What you need to do
Find every line in the records below that contains the word "placement", and copy each such line.

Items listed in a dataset
╔══

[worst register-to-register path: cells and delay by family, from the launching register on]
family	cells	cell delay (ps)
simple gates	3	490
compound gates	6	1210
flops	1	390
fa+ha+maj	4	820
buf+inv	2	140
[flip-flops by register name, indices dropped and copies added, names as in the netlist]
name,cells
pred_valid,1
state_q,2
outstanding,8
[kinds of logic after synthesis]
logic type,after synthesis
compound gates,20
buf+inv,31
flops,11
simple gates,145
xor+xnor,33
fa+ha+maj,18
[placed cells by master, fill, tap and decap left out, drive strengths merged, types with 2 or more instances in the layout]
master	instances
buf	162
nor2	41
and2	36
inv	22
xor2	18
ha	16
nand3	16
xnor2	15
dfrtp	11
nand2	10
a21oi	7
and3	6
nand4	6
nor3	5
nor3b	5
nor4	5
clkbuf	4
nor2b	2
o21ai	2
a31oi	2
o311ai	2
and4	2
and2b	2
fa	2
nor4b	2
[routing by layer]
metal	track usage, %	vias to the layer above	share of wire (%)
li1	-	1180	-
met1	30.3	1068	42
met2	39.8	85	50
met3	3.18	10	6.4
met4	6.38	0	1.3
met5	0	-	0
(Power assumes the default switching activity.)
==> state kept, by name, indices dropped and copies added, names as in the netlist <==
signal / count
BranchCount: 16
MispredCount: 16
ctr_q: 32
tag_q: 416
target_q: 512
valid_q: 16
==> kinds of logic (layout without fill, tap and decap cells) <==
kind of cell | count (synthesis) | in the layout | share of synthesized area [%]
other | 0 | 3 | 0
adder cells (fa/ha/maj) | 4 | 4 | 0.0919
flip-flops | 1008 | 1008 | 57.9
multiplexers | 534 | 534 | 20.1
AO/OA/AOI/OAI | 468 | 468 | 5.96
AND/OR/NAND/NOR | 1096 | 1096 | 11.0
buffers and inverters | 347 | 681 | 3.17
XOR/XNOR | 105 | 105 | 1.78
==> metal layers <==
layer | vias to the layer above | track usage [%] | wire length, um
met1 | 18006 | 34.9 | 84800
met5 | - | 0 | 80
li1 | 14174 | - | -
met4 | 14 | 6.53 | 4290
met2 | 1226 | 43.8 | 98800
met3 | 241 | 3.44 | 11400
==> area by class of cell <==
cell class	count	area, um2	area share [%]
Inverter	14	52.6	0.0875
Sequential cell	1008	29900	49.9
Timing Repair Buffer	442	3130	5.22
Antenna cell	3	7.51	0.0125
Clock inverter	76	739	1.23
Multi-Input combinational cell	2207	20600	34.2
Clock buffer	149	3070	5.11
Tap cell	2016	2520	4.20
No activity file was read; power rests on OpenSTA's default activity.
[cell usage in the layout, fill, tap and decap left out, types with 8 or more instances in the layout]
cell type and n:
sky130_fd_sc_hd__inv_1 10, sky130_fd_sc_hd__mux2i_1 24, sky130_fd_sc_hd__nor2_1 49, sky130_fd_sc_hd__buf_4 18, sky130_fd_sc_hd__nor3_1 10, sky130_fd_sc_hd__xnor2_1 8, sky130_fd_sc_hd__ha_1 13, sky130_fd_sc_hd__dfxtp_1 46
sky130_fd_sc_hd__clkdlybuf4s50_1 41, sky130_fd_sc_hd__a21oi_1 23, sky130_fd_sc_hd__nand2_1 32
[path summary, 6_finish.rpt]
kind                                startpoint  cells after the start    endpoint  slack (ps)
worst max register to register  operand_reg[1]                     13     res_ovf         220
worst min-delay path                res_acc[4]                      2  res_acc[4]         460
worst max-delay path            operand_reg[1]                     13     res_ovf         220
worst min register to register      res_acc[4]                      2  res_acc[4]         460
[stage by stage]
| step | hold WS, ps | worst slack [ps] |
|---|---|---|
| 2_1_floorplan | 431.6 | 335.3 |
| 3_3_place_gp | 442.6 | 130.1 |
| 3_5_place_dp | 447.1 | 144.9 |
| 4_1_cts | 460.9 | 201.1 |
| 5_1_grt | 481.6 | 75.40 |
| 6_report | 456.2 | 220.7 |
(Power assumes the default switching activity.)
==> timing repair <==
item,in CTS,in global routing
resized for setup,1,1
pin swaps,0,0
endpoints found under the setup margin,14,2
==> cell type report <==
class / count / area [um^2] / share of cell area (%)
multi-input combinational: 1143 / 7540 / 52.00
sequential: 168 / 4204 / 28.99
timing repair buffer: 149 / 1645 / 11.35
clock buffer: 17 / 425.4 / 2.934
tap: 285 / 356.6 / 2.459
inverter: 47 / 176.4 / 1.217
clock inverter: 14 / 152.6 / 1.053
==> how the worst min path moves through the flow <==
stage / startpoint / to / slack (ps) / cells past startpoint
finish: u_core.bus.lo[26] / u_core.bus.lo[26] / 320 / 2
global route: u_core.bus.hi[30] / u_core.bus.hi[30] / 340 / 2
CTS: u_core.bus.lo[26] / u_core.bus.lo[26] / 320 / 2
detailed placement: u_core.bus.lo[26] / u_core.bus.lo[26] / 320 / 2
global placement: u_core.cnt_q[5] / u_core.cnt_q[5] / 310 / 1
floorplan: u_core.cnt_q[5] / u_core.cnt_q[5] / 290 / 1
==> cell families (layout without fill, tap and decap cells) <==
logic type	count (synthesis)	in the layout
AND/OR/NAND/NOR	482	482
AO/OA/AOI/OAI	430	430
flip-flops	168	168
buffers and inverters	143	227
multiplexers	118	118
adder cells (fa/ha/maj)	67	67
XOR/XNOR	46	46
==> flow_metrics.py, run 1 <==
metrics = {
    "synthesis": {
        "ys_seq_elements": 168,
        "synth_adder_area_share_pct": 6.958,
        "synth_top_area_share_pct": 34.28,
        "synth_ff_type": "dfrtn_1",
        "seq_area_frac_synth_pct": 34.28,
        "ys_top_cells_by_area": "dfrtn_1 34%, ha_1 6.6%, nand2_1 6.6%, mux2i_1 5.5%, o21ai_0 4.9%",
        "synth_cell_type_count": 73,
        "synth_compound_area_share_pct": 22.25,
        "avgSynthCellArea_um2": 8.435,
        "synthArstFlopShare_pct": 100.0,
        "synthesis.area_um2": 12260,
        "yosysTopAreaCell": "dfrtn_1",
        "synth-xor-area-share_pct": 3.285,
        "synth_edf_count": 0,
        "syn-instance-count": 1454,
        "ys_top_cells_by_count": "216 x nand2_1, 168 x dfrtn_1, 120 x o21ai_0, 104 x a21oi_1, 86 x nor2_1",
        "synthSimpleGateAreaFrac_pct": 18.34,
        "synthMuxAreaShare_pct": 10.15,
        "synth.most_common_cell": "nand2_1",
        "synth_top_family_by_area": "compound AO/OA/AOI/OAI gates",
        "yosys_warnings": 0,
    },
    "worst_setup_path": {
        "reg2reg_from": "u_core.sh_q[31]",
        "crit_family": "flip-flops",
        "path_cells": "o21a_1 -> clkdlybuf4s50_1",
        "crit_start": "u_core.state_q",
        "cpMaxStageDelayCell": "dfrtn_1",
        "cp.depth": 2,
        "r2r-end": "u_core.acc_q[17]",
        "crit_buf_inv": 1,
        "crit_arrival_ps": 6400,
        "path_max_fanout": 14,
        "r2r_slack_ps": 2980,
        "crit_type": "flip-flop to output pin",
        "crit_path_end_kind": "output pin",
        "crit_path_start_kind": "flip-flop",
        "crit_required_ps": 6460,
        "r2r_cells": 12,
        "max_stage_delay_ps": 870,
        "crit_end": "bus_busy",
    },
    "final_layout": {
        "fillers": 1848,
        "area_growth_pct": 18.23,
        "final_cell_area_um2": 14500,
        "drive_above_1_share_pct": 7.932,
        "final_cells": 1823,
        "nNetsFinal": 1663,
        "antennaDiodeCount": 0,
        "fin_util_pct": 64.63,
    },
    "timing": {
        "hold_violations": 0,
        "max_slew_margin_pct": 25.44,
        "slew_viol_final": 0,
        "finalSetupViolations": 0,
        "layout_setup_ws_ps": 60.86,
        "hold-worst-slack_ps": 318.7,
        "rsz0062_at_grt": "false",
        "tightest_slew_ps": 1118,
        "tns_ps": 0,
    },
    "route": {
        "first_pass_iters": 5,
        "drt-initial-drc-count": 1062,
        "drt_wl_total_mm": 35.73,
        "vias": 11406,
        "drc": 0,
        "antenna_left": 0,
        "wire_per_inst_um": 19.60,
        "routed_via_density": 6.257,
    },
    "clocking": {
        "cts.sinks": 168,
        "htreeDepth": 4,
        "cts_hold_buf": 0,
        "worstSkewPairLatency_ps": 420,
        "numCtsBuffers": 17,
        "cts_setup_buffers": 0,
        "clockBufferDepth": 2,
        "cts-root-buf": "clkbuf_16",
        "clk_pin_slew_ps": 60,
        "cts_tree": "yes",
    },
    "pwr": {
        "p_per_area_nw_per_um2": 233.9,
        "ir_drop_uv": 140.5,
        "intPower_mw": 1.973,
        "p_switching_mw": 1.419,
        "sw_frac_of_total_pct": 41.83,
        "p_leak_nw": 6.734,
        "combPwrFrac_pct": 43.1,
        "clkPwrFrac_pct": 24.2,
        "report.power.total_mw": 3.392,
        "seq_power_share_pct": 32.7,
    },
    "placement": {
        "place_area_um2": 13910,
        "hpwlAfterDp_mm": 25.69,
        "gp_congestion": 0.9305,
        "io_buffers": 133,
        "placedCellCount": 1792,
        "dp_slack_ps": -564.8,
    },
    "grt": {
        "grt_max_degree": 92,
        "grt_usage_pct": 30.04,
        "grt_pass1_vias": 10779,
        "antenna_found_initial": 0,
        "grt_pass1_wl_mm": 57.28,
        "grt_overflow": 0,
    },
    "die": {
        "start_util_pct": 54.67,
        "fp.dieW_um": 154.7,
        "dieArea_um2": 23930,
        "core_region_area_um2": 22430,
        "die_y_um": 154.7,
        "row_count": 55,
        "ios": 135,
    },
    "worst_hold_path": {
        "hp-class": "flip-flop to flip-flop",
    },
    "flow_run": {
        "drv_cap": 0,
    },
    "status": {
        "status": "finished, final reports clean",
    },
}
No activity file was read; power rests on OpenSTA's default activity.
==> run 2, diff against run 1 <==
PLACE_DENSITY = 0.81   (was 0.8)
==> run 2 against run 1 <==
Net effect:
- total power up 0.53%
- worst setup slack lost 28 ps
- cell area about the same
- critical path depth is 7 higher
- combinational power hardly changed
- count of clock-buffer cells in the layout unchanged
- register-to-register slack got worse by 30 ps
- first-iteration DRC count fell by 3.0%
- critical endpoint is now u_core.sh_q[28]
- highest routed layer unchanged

╚══

Answer box
detailed placement: u_core.bus.lo[26] / u_core.bus.lo[26] / 320 / 2
global placement: u_core.cnt_q[5] / u_core.cnt_q[5] / 310 / 1
    "placement": {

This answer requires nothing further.